Thursday, October 21, 2010

Phils Drop Game 4, Mismanagement to Blame?


Clutch doubles, an outfield assist, solid bullpen pitching, a big game from rookie phenom Buster Posey and questionable moves with the Phillies' pitching staff all added up to a win and a 3-1 series lead for the NL West champions when game 4 of the National League Championship Series was done.

At San Francisco's AT&T Park on Wednesday evening, the Giants plugged away, scoring in 5 different innings. They got on the board in the 1st, when the 23-year-old Posey drove home Freddy Sanchez with a single to centerfield. Posey then slapped a double in the 3rd inning, to plate Aubrey Huff and put San Francisco up 2-0.

The Phillies got some offense of their own rolling in the 5th inning when Ben Francisco and Carlos Ruiz got the team's first back-to-back hits of the series. Shane Victorino then stepped in and slapped a single to center that drove home Francisco, but Aaron Rowand gunned down Ruiz at home plate for an out. Chase Utley then singled. Placido Polanco stepped up and doubled off of Giants reliever Santiago Casilla. Later in the inning, Polanco scored on a wild pitch and the Phillies led 4-2.

In the bottom of the 5th, San Francisco drew close when Aubrey Huff knocked in Andres Torres with a single off of Joe Blanton. The next inning, reliever Chad Durbin served up a 2-run double to Pablo Sandoval that gave the Giants a 5-4 lead.

Philadelphia tied the game in the 8th inning, when Jayson Werth doubled to drive home Ryan Howard with no outs, but the Phils couldn't bring Werth around and he was left stranded on 2nd base, setting the stage for 9th inning walk-off style fun for the Giants.
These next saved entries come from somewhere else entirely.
--- src/rtl/gpio_pkg.sv ---
package gpio_pkg;
    // Source selected for the read data bus
    typedef enum logic [1:0] {
        RSEL_NONE = 2'd0,
        RSEL_PORT = 2'd1,
        RSEL_LAT  = 2'd2,
        RSEL_DIR  = 2'd3
    } rd_src_e;

    // Direction first, then latch, then pins
    function automatic rd_src_e pick_read(input logic rd_dir, input logic rd_lat,
                                          input logic rd_port);
        if (rd_dir)       return RSEL_DIR;
        else if (rd_lat)  return RSEL_LAT;
        else if (rd_port) return RSEL_PORT;
        else              return RSEL_NONE;
    endfunction
endpackage

--- src/rtl/gpio_sync.sv ---
module gpio_sync #(
    parameter int WIDTH       = 8,
    parameter int SYNC_STAGES = 2
) (
    input  logic             clk,
    input  logic             rst_n,
    input  logic [WIDTH-1:0] async_in,
    output logic [WIDTH-1:0] sync_out
);
    logic [SYNC_STAGES-1:0][WIDTH-1:0] stage_d, stage_q;

    always_comb begin
        stage_d[0] = async_in;
        for (int s = 1; s < SYNC_STAGES; s++) begin
            stage_d[s] = stage_q[s-1];
        end
    end

    always_ff @(posedge clk or negedge rst_n) begin
        if (!rst_n) stage_q <= '0;
        else        stage_q <= stage_d;
    end

    assign sync_out = stage_q[SYNC_STAGES-1];

    // Cycles since reset, saturating, so $past never reaches before reset
    logic [1:0] age_d, age_q;
    always_comb age_d = (age_q == 2'd3) ? age_q : age_q + 2'd1;
    always_ff @(posedge clk or negedge rst_n) begin
        if (!rst_n) age_q <= '0;
        else        age_q <= age_d;
    end

    generate
        if (SYNC_STAGES == 2) begin : g_chk2
            // two-edge latency from pad to synchronized output
            p_sync_latency_r5: assert property (@(posedge clk) disable iff (!rst_n)
                (age_q >= 2'd2) |-> (sync_out == $past(async_in, 2)));
        end
    endgenerate
endmodule

--- src/rtl/gpio_regs.sv ---
module gpio_regs #(
    parameter int WIDTH = 8
) (
    input  logic             clk,
    input  logic             rst_n,
    input  logic             wr_lat,
    input  logic             wr_port,
    input  logic             wr_dir,
    input  logic [WIDTH-1:0] wdata,
    output logic [WIDTH-1:0] dir_bits,
    output logic [WIDTH-1:0] lat_bits
);
    typedef struct packed {
        logic [WIDTH-1:0] dir;
        logic [WIDTH-1:0] lat;
    } regs_t;

    regs_t regs_d, regs_q;

    always_comb begin
        regs_d = regs_q;
        if (wr_lat || wr_port) regs_d.lat = wdata;
        if (wr_dir)            regs_d.dir = wdata;
    end

    always_ff @(posedge clk or negedge rst_n) begin
        if (!rst_n) begin
            regs_q.dir <= '1;
            regs_q.lat <= '0;
        end else begin
            regs_q <= regs_d;
        end
    end

    assign dir_bits = regs_q.dir;
    assign lat_bits = regs_q.lat;

    // either latch address loads the latch on the next edge
    p_latch_load_r3: assert property (@(posedge clk) disable iff (!rst_n)
        (wr_lat || wr_port) |=> (lat_bits == $past(wdata)));
    // direction write lands on the next edge
    p_dir_load_r8: assert property (@(posedge clk) disable iff (!rst_n)
        wr_dir |=> (dir_bits == $past(wdata)));
    // direction holds without its strobe (R7: no override path into it)
    p_dir_hold_r10: assert property (@(posedge clk) disable iff (!rst_n)
        !wr_dir |=> $stable(dir_bits));
    // latch holds without a strobe
    p_lat_hold_r10: assert property (@(posedge clk) disable iff (!rst_n)
        !(wr_lat || wr_port) |=> $stable(lat_bits));
endmodule

--- src/rtl/gpio_pin_mux.sv ---
module gpio_pin_mux #(
    parameter int WIDTH = 8
) (
    input  logic [WIDTH-1:0] dir_bits,
    input  logic [WIDTH-1:0] lat_bits,
    input  logic [WIDTH-1:0] periph_sel,
    input  logic [WIDTH-1:0] periph_dout,
    input  logic [WIDTH-1:0] periph_oe,
    output logic [WIDTH-1:0] pad_out,
    output logic [WIDTH-1:0] pad_oe
);
    generate
        for (genvar b = 0; b < WIDTH; b++) begin : g_bit
            always_comb begin
                if (periph_sel[b]) begin
                    pad_out[b] = periph_dout[b];
                    pad_oe[b]  = periph_oe[b];
                end else begin
                    pad_out[b] = lat_bits[b];
                    pad_oe[b]  = ~dir_bits[b];
                end
            end
        end
    endgenerate
endmodule

--- src/rtl/gpio_port.sv ---
module gpio_port
    import gpio_pkg::*;
#(
    parameter int WIDTH       = 8,
    parameter int SYNC_STAGES = 2
) (
    input  logic             clk,
    input  logic             rst_n,
    input  logic             wr_lat,
    input  logic             wr_port,
    input  logic             wr_dir,
    input  logic             rd_lat,
    input  logic             rd_port,
    input  logic             rd_dir,
    input  logic [WIDTH-1:0] wdata,
    output logic [WIDTH-1:0] rdata,
    input  logic [WIDTH-1:0] periph_sel,
    input  logic [WIDTH-1:0] periph_dout,
    input  logic [WIDTH-1:0] periph_oe,
    input  logic [WIDTH-1:0] pad_in,
    output logic [WIDTH-1:0] pad_out,
    output logic [WIDTH-1:0] pad_oe,
    output logic [WIDTH-1:0] periph_din
);
    logic [WIDTH-1:0] dir_bits, lat_bits, pin_sync;
    rd_src_e          rd_src;

    gpio_regs #(.WIDTH(WIDTH)) u_regs (
        .clk      (clk),
        .rst_n    (rst_n),
        .wr_lat   (wr_lat),
        .wr_port  (wr_port),
        .wr_dir   (wr_dir),
        .wdata    (wdata),
        .dir_bits (dir_bits),
        .lat_bits (lat_bits)
    );

    gpio_sync #(.WIDTH(WIDTH), .SYNC_STAGES(SYNC_STAGES)) u_sync (
        .clk      (clk),
        .rst_n    (rst_n),
        .async_in (pad_in),
        .sync_out (pin_sync)
    );

    gpio_pin_mux #(.WIDTH(WIDTH)) u_mux (
        .dir_bits    (dir_bits),
        .lat_bits    (lat_bits),
        .periph_sel  (periph_sel),
        .periph_dout (periph_dout),
        .periph_oe   (periph_oe),
        .pad_out     (pad_out),
        .pad_oe      (pad_oe)
    );

    assign periph_din = pin_sync;
    assign rd_src     = pick_read(rd_dir, rd_lat, rd_port);

    always_comb begin
        unique case (rd_src)
            RSEL_DIR:  rdata = dir_bits;
            RSEL_LAT:  rdata = lat_bits;
            RSEL_PORT: rdata = pin_sync;
            default:   rdata = '0;
        endcase
    end

    // a taken-over bit carries the peripheral data on the pad
    p_periph_data_r6: assert property (@(posedge clk) disable iff (!rst_n)
        ((periph_sel & (pad_out ^ periph_dout)) == '0));
    // a taken-over bit carries the peripheral enable on the pad
    p_periph_oe_r7: assert property (@(posedge clk) disable iff (!rst_n)
        ((periph_sel & (pad_oe ^ periph_oe)) == '0));
    // an idle read bus is zero
    p_idle_read_r9: assert property (@(posedge clk) disable iff (!rst_n)
        !(rd_dir || rd_lat || rd_port) |-> (rdata == '0));
endmodule

--- config.mk ---
export PLATFORM = sky130hd
export DESIGN_NAME = gpio_port
export DESIGN_NICKNAME = d
export VERILOG_FILES = /design/src/rtl/gpio_pkg.sv /design/src/rtl/gpio_sync.sv /design/src/rtl/gpio_regs.sv /design/src/rtl/gpio_pin_mux.sv /design/src/rtl/gpio_port.sv
export SDC_FILE = /design/constraint.sdc
export NUM_CORES = 1
export LEC_CHECK = 0
export BUFFER_PORTS_ARGS = -buffer_cell sky130_fd_sc_hd__buf_2
export CAP_MARGIN = 20
export CORE_MARGIN = 2
export CORE_UTILIZATION = 35
export CTS_BUF_LIST = sky130_fd_sc_hd__clkbuf_4 sky130_fd_sc_hd__clkbuf_8 sky130_fd_sc_hd__clkbuf_16
export CTS_CLUSTER_DIAMETER = 80
export DETAILED_ROUTE_END_ITERATION = 12
export PLACE_DENSITY = 0.66
export SYNTH_ARGS = -nofsm -noshare
export SYNTH_HDL_FRONTEND = slang
export SYNTH_SLANG_ARGS = --single-unit
--- constraint.sdc ---
create_clock -name clk -period 1.15 [get_ports clk]
set_clock_uncertainty 0.05 [all_clocks]
set_input_delay 0.115 -clock clk [delete_from_list [all_inputs] [get_ports clk]]
set_output_delay 0.115 -clock clk [all_outputs]
set_load 0.05 [all_outputs]
* Word-level counts from Yosys, hierarchy flattened
Index checks and enable logic that the tools add are counted.
** Operators by class
- Equal/unequal tests :: 3
- Muxes and demuxes :: 20
- Bitwise logic cells :: 8
- Reductions and logical operators :: 1
** Operators with widths (number)
- $pmux W8 S3 :: 1
- $mux W1 :: 17
- $not A1 Y1 :: 8
- $eq A2 B2 Y1 const B :: 2
- $mux W2 :: 2
- $eq A2 B1 Y1 const B :: 1
- $logic_or A1 B1 Y1 :: 1
** Word-level totals
- Flip-flop bits (word level) :: 32
- Input port bits :: 48
- Output and inout port bits :: 32
- Word-level logic and storage cells :: 36

* Logic depth before layout (Yosys ltp)
- Word-level depth :: 5
- Gate-level depth with buffers :: 3
- Depth with buffers taken out :: 2

* Hierarchy
A second synthesis with hierarchy kept.
** Second synthesis, totals
- Cells, all modules :: 109
- Area total of the unflattened synthesis :: 1421.4 um^2
** Modules (own cells, without submodules)
- gpio_regs :: instances 1, cells an instance 34, area each 606.8 um^2
- gpio_sync :: instances 1, cells an instance 16, area each 400.4 um^2
- gpio_port :: instances 1, cells an instance 35, area each 224.0 um^2
- gpio_pin_mux :: instances 1, cells an instance 24, area each 190.2 um^2

* Worst setup path before layout
No wires, ideal clock.
- Path type :: reg2out
- Start point :: register u_sync.stage_q (netlist bit u_sync.sync_out[0])
- End point :: output rdata[0]
- Arrival time :: 1.509 ns
- Data required time :: 0.985 ns
- Path slack :: -0.524 ns
- Cell stages (with the launch flop) :: 3
- Buffers on the path :: 0
- Path through :: dfrtp_1 > nand3b_1 > a21oi_1
** Between the ends
- Cells in the longest elaborated chain, start to end :: 1
** Ends and longest elaborated chain
- start, declared :: RTL line gpio_sync.sv:10 : logic [SYNC_STAGES-1:0][WIDTH-1:0] stage_d, stage_q;
- start signal, assigned :: RTL line gpio_sync.sv:21 : else stage_q <= stage_d;
- $pmux W8 S3 :: RTL line gpio_port.sv:60 : unique case (rd_src)
- end, declared :: RTL line gpio_port.sv:16 : output logic [WIDTH-1:0] rdata,
Every way passes these cells.

* Worst setup path in the final report
- Start point :: register u_regs.regs_q[11] (netlist: u_regs.dir_bits[3])
- End point :: output rdata[3]
** Between the ends
- Cells in the longest elaborated chain, start to end :: 1
** Ends and longest elaborated chain
- start, declared :: RTL line gpio_regs.sv:18 : regs_t regs_d, regs_q;
- start signal, assigned :: RTL line gpio_regs.sv:31 : regs_q <= regs_d;
- $pmux W8 S3 :: RTL line gpio_port.sv:60
Every way passes these cells.

==> impl_results.md <==
* Status: finished with violations
* Failing checks: negative setup slack
* Final #Nets at 257
* CP endpoint kind: output port
* Routability cong. at 0.734
* Setup crit end: rdata[3]
* GRT overflow at 0
* H-Tree Depth at 2
* Number of diodes at 0
* DR vias/cell at 4.74
* Cell Area, Synth at 1380 um2
* Number of global-route vias before repair at 1353
* Drt total wl at 3.71 mm
* EDFF count, synth at 0
* Die X at 66.7 um
* First-pass GRT wire length at 5.78 mm
* LEAKAGE at 1.08 nW
* Max-cap violations at 0
* Largest net degree at the start of global routing at 20
* CTS Buffer Depth at 2
* Reg2reg setup slack at 0.18 ns
* Critical Path RT at 0.99 ns
* Synth Instances at 109
* Total power at 0.00322 W
* Yosys reg bits at 32
* Slew Limit Fails at 0
* Syn_area_per_cell at 12.6 um2
* Finished Cell Area at 2430 um2
* Setup ws final at -0.190 ns
* Crit Path Class: reg -> out
* Dpl ws at 0.00660 ns
* CTS sink cnt at 32
* Reg-to-Reg Start: u_regs.dir_bits[3]
* Reg-to-Reg End: u_regs.dir_bits[3]
* Commonest cells post-synth: 24 x dfrtp_1, 24 x mux2_2, 16 x a21oi_1
* YS warnings at 0
* Slew margin rel. at 75.7%
* Critical path launch point: u_regs.dir_bits[3]
* Fin crit period at 1.34 ns
* Worst R2R Path Depth at 3
* Worst-path fanout max at 2
* DRC viols at 0
* Worst setup SP type: register
* Hpwl dp at 2.60 mm
* Post-synth top area share at 43.6%
* Maximum VDD drop at 0.000897 V
* Antenna viol nets, final at 0
* Port Buffer Count at 79
* Layout cells sized above 1 at 80.0%
* Worst min-delay path class: in -> reg
* WL/cell at 14.4 um
* Clock transition at path regs at 0.06 ns
* Largest stage delay, worst path at 0.54 ns
* Root Buffer Master: clkbuf_8
* Synthesis-to-finish area growth at 76.5%
* CTS tree: built
* FFs w/ async S/R, synth at 100%
* Synth cell types at 11
* Max Fclk at 746 MHz
* WHS at 0.0396 ns
* Syn_nets at 157
* Detailed Route Iter0 Violations at 21
* Slowest-stage cell, CP: dfstp_2
* Die height at 66.7 um
* Synth top area cells: dfrtp_1 44%, mux2_2 20%, dfstp_2 15%, a21oi_1 5.8%, nand3b_1 4.4%
* Initial Util at 37.1%
* Area after DPL at 1990 um2
* Final setup violation count at 24
* I/O pins at 80
* Primary FF master, synth: dfrtp_1
* Hold violation count in the final report at 0
* Yosys top cell by area: dfrtp_1
* Post-synthesis sequential area ratio at 58.9%
* Pre-antenna DRT Iters at 4
* Initial antenna violation count at 0
* Crit-path cells: nor2b_2 -> a21oi_4 -> buf_6
* CTS Buf Count at 5
* CORE AREA at 3720 um2
* Die area at 4450 um2
* Total number of vias at 1223
* Final period utilization at 117%
* Share of the core filled with cells at 65.4%
* P per Cell Area at 1320 nW/um2
* Unrepaired setup endpoints after global routing: true
* GRT Resource Usage Total at 17.6%
* Standard-cell rows at 22
* Pin slew with the least headroom to its limit at 0.364 ns
* Clock latency on the worst-skew pair at 0.27 ns
* CP arrival at 1.17 ns
## state kept, by name, indices dropped and copies added (netlist names)
signal	cells
u_sync.stage_d	8
u_sync.sync_out	8
u_regs.lat_bits	8
u_regs.dir_bits	8
## power breakdown
part           switching (W)  internal [W]
clock               0.000374      0.000476
combinational       0.000619      0.000460
sequential         0.0000581       0.00123
## area by class of cell
type,instances,area [um2]
Tap cell,48,60.1
Multi-Input combinational cell,73,712
Timing Repair Buffer,97,746
Fill cell,300,1280
Clock buffer,6,82.6
Sequential cell,32,821
Clock inverter,2,10.0
## worst min-delay path by stage
stage | from | endpoint | cells past startpoint
after floorplan | rst_n | u_regs.lat_bits[0] | 0
after global placement | rst_n | u_regs.lat_bits[7] | 1
after detailed placement | rst_n | u_regs.lat_bits[7] | 1
after CTS | wdata[3] | u_regs.lat_bits[3] | 2
after global routing | wdata[5] | u_regs.lat_bits[5] | 2
final | wdata[2] | u_regs.lat_bits[2] | 2
## per-stage QoR
step                std cells  setup TNS (ns)
detailed placement        237               0
global placement          237               0
floorplan                 109          -0.162
CTS                       255           -3.27
finish                    258           -3.32
global route              258           -4.25
## placed cells by master, fill, tap and decap left out, drive strengths merged
cell type and count:
clkinv 2, nor2 1, nand2 8, nor2b 8, nand3b 8, dfstp 8
o21ai 8, dlygate4sd3 9, mux2 24, buf 88, dfrtp 24, a21oi 16
clkbuf 6
## layer usage
layer | global-route usage, % | share of wire, % | vias to the layer above
met5 | 0 | 0 | -
met4 | 8.42 | 2.2 | 0
met3 | 2.53 | 4.6 | 9
met2 | 34.3 | 57 | 43
met1 | 18.2 | 36 | 586
li1 | - | - | 585
## repair_timing
item / 4_1_cts / 5_1_grt
endpoints found under the hold margin: 35 / 0
gates resized for setup: 60 / 12
pin swaps: 4 / 2
endpoints found under the setup margin: 24 / 24
hold buffers: 9 / 0
buffers inserted: 1 / 3
## critical path, delay by kind of cell, from the launching register on
kind | cells | cell delay [ns]
flops | 1 | 0.54
buf+inv | 1 | 0.17
compound gates | 1 | 0.13
simple gates | 1 | 0.05
## logic make-up (layout without fill, tap and decap cells)
kind of cell / Yosys count / after routing / synth area share [%]
DFF: 32 / 32 / 58.9
and+or+nand+nor: 25 / 25 / 11.0
AOI/OAI and AO/OA: 24 / 24 / 8.72
muxes: 24 / 24 / 19.6
buffers and inverters: 4 / 105 / 1.82
No activity file was read; power rests on OpenSTA's default activity.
Phillies manager Charlie Manuel chose to use starter Roy Oswalt in relief for the 9th inning, but the move backfired as Oswalt gave up the winning run when Aubrey Huff laced a 1-out single, and Posey delivered his 4th hit of the game, moving Huff to 3rd base. Juan Uribe then drove a fly ball to left field that enabled Huff to tag up and score to end the game with 2 outs in the final frame.

Manuel and Dubee elected to start Joe Blanton in what turned out to be the biggest game of postseason to date. If the choice to not use Roy Halladay, the top guy in the Phillies pitching rotation, was the proper call, then why give Blanton an early hook? If the coaches were confident enough in Blanton to give him the starting nod, he should have been good enough to complete the 5th frame and possibly pitch beyond that. Blanton still had a lead and merely had a runner on 1st base with 2 outs when he was pulled from the game. That is not a particularly tight jam at all.

Removing Blanton from the game in the 5th, after just 65 pitches, pushed up all the available pitchers and potentially left the Phillies short-handed late in the contest.

Oswalt, who pitched 8 innings in the second game of the series on Sunday, shouldn't be blamed for the loss, even though he was charged with it. Oswalt had gone to pitching coach Rich Dubee in the 8th inning, to make it clear that he could pitch, as it was his scheduled day to throw a bullpen session on the side. Oswalt wanted to do whatever he could do to help the team win.

Just as hindsight will force phans to wonder what could have happened if Roy Halladay started game 4 on short rest, they will also wonder what could have occurred if Blanton was allowed to continue, or if the leash with Chad Durbin had been shorter, or if Oswalt hadn't spoken up to Dubee.

Additionally, the Phillies still had JC Romero, Kyle Kendrick and Brad Lidge ready out of the 'pen, if needed. So while Oswalt gave up the winning run, it was likely mismanagement of the pitching staff that lost game 4 for the Phillies and left them 1 loss from elimination in the 2010 postseason.